## Exercise description
The lines from the start of the records through the one containing "[worst max path at each step]" are to be transcribed exactly, and nothing else.

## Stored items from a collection
== == ==

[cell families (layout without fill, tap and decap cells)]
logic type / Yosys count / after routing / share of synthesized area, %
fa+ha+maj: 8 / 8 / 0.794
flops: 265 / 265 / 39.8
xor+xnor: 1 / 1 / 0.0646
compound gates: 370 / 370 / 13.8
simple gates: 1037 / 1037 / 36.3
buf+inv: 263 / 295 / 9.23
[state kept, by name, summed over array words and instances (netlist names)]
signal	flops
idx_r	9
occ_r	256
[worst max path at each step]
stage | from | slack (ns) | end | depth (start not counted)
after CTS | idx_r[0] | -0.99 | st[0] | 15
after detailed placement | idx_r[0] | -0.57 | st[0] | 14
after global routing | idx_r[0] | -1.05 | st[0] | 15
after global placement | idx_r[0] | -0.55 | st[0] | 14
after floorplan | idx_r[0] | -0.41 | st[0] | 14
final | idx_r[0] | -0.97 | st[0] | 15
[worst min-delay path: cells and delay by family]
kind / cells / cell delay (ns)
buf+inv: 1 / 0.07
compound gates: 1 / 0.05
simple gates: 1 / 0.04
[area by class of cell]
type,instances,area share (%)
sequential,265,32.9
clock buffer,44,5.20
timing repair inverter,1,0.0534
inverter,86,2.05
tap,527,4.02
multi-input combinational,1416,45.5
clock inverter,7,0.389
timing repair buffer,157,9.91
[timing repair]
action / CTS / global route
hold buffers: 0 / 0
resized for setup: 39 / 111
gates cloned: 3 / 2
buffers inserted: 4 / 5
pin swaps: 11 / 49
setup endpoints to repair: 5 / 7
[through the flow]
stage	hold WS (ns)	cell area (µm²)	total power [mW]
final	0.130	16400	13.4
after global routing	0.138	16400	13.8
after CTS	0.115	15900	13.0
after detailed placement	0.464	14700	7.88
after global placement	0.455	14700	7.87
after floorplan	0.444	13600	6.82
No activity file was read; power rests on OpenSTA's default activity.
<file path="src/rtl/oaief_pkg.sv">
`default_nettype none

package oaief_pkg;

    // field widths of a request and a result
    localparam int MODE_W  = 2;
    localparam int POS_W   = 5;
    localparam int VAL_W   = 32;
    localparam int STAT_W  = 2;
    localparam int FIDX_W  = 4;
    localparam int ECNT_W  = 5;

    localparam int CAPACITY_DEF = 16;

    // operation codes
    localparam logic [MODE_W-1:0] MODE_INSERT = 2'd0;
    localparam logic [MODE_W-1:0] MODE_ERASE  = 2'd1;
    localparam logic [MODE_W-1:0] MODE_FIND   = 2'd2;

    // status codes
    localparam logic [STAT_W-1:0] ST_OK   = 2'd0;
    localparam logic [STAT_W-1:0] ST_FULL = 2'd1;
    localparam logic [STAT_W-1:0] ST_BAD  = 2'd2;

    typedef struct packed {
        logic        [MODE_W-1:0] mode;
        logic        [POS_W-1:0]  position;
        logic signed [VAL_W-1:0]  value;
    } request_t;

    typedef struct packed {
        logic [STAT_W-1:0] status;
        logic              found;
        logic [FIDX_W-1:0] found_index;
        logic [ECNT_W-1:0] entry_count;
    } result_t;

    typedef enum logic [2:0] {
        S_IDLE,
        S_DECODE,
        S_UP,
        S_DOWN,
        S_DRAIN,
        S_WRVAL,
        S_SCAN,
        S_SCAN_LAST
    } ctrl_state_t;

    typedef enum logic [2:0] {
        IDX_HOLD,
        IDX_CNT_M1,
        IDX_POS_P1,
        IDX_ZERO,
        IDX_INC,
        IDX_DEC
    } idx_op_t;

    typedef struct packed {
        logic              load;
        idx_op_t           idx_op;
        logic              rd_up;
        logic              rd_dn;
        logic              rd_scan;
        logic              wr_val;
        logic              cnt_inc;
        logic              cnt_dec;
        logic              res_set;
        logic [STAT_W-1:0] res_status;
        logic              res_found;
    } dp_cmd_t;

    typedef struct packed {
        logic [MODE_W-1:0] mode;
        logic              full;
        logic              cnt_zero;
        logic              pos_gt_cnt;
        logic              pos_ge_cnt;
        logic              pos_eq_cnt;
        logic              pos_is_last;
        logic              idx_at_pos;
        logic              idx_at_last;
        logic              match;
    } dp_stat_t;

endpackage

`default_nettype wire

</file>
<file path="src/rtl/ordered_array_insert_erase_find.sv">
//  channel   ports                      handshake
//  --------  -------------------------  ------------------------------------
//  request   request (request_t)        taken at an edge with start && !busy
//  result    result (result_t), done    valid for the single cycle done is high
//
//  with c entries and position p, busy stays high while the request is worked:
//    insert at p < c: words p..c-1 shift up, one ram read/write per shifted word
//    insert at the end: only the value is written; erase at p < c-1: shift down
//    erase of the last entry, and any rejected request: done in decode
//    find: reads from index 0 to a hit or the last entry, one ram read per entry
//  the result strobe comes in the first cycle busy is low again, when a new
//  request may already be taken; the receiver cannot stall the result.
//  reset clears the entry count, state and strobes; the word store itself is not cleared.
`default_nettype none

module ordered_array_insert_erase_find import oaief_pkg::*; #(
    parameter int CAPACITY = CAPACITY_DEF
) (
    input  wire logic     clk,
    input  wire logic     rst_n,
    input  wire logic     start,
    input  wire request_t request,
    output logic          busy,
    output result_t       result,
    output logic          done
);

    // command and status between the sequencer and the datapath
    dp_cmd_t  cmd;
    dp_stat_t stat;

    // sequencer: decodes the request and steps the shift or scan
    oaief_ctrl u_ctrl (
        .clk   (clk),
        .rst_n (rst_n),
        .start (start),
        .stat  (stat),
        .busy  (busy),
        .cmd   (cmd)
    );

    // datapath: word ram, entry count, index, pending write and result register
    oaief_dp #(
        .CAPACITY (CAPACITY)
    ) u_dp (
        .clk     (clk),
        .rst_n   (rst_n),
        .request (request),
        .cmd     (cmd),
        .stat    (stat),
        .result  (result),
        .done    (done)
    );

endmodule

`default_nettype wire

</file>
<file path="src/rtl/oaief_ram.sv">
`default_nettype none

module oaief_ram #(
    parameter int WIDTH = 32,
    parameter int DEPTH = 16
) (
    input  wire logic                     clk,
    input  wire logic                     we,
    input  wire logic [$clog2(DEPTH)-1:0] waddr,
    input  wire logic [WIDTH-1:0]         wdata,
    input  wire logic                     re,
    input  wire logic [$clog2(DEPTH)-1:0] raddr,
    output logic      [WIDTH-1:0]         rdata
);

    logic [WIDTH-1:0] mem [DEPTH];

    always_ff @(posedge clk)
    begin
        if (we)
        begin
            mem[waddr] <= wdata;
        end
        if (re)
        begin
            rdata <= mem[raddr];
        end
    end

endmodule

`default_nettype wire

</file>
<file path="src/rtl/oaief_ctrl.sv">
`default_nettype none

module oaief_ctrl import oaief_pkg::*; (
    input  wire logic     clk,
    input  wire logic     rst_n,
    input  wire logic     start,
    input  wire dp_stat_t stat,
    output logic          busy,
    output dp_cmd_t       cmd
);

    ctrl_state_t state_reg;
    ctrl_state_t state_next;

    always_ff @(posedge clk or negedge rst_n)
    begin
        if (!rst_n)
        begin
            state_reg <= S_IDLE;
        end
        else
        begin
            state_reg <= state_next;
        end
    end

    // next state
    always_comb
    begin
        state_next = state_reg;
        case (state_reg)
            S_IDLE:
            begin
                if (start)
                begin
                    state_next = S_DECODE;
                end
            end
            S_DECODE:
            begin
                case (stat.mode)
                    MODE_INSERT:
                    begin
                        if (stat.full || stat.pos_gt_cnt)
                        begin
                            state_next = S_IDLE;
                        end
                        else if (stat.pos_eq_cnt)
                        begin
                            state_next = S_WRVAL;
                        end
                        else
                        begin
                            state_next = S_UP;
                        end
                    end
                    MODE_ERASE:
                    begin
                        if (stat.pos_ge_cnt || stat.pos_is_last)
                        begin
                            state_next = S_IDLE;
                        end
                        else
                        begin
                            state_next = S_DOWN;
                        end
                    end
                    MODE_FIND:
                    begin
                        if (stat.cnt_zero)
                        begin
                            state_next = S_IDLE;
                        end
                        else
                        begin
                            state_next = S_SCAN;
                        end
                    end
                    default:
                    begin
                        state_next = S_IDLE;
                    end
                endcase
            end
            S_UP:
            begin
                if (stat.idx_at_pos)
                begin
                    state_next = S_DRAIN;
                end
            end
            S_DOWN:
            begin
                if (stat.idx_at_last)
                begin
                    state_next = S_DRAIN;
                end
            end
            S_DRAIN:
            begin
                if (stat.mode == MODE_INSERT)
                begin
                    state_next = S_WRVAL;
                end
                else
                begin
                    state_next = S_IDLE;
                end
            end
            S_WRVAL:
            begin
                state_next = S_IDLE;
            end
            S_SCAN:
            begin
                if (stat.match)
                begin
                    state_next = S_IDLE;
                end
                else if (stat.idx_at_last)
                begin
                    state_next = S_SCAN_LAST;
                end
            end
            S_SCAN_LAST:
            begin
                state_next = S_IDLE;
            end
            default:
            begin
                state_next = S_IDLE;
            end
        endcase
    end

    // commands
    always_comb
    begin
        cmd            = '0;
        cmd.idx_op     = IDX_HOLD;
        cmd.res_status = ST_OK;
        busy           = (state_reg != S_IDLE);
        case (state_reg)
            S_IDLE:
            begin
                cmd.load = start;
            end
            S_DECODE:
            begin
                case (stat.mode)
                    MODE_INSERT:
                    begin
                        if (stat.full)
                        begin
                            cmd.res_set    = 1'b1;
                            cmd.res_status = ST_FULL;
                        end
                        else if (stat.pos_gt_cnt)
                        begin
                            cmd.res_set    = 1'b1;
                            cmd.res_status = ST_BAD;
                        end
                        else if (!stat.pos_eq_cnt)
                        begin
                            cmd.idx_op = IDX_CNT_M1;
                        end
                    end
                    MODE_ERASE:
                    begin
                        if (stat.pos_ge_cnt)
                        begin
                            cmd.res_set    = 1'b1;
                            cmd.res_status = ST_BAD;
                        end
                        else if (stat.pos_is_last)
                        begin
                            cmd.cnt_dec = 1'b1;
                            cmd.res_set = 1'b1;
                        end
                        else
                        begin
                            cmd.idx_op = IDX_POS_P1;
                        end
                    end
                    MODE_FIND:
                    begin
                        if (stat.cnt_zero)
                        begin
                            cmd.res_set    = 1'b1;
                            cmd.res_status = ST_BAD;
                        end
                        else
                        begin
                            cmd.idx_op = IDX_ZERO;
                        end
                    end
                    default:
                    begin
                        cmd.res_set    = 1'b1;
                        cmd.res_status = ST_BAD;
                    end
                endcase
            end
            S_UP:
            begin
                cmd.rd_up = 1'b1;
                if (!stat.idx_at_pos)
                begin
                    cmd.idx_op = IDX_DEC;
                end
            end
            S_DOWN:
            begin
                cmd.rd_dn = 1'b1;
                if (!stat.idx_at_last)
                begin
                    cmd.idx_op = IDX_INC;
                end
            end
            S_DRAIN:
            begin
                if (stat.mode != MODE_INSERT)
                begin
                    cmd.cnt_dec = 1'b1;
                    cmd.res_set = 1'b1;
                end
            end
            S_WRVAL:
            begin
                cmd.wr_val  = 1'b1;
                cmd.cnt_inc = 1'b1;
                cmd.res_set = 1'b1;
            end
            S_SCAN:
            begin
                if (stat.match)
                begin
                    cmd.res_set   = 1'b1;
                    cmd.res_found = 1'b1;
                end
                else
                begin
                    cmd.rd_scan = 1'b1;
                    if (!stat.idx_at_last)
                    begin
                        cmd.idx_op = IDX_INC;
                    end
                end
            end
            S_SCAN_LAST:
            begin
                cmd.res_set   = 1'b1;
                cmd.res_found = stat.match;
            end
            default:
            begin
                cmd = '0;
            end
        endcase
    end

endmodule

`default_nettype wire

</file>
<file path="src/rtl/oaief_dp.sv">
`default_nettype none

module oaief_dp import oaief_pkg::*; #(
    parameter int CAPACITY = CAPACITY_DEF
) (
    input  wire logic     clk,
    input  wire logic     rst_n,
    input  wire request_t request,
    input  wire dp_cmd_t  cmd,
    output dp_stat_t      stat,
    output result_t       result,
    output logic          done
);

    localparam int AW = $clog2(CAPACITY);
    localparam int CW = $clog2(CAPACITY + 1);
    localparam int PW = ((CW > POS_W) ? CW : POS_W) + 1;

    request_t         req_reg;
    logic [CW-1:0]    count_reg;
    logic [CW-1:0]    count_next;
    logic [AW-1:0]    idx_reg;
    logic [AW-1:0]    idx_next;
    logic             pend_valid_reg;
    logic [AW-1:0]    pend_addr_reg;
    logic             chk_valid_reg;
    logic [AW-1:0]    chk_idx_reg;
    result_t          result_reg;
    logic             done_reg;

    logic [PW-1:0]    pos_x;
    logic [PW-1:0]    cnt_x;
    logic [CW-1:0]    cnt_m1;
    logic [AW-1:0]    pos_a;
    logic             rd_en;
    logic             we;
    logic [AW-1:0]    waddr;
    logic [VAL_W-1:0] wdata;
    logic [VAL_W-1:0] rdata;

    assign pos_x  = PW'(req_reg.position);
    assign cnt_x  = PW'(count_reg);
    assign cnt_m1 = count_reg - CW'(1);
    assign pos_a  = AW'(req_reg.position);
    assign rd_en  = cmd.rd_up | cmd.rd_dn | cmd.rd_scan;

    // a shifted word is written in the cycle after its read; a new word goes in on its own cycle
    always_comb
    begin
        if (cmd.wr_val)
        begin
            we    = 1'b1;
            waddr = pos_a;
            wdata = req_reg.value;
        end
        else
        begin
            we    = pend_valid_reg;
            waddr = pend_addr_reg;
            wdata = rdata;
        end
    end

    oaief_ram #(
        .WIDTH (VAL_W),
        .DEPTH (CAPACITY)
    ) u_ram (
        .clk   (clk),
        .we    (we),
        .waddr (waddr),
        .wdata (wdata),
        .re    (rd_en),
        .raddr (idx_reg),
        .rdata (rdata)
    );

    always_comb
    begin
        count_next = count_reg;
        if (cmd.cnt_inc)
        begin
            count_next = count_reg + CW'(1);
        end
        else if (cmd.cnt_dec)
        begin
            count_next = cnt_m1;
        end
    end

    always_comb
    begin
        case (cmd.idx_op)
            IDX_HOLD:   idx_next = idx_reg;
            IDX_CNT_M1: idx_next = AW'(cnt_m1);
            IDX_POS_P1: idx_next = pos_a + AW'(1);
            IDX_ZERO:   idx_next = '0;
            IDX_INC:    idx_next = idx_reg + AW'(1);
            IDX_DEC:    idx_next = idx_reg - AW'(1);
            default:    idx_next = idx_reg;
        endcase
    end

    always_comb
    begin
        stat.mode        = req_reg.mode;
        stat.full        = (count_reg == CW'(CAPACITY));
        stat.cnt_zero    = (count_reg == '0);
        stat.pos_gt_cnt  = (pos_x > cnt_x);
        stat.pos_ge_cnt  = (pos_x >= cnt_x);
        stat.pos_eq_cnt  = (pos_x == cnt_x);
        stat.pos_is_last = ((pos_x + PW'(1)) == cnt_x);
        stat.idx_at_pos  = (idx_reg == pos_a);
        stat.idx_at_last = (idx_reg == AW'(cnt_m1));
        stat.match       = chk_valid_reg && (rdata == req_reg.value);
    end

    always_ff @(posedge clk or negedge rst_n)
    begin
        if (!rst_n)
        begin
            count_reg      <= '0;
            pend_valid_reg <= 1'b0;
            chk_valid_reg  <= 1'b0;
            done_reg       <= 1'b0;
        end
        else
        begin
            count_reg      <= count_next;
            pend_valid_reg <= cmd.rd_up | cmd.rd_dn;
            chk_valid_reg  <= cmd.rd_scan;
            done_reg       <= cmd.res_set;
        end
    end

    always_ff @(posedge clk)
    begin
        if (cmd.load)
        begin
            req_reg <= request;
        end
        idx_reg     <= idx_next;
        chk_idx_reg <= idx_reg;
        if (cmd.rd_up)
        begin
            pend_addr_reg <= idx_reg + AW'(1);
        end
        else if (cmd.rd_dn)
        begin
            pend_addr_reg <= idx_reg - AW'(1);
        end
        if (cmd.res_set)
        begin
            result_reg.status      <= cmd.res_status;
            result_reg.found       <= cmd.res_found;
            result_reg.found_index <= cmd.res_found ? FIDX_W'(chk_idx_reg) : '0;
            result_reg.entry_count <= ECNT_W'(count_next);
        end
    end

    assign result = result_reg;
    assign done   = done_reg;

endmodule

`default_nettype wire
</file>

== == ==

## Your solution
[cell families (layout without fill, tap and decap cells)]
logic type / Yosys count / after routing / share of synthesized area, %
fa+ha+maj: 8 / 8 / 0.794
flops: 265 / 265 / 39.8
xor+xnor: 1 / 1 / 0.0646
compound gates: 370 / 370 / 13.8
simple gates: 1037 / 1037 / 36.3
buf+inv: 263 / 295 / 9.23
[state kept, by name, summed over array words and instances (netlist names)]
signal	flops
idx_r	9
occ_r	256
[worst max path at each step]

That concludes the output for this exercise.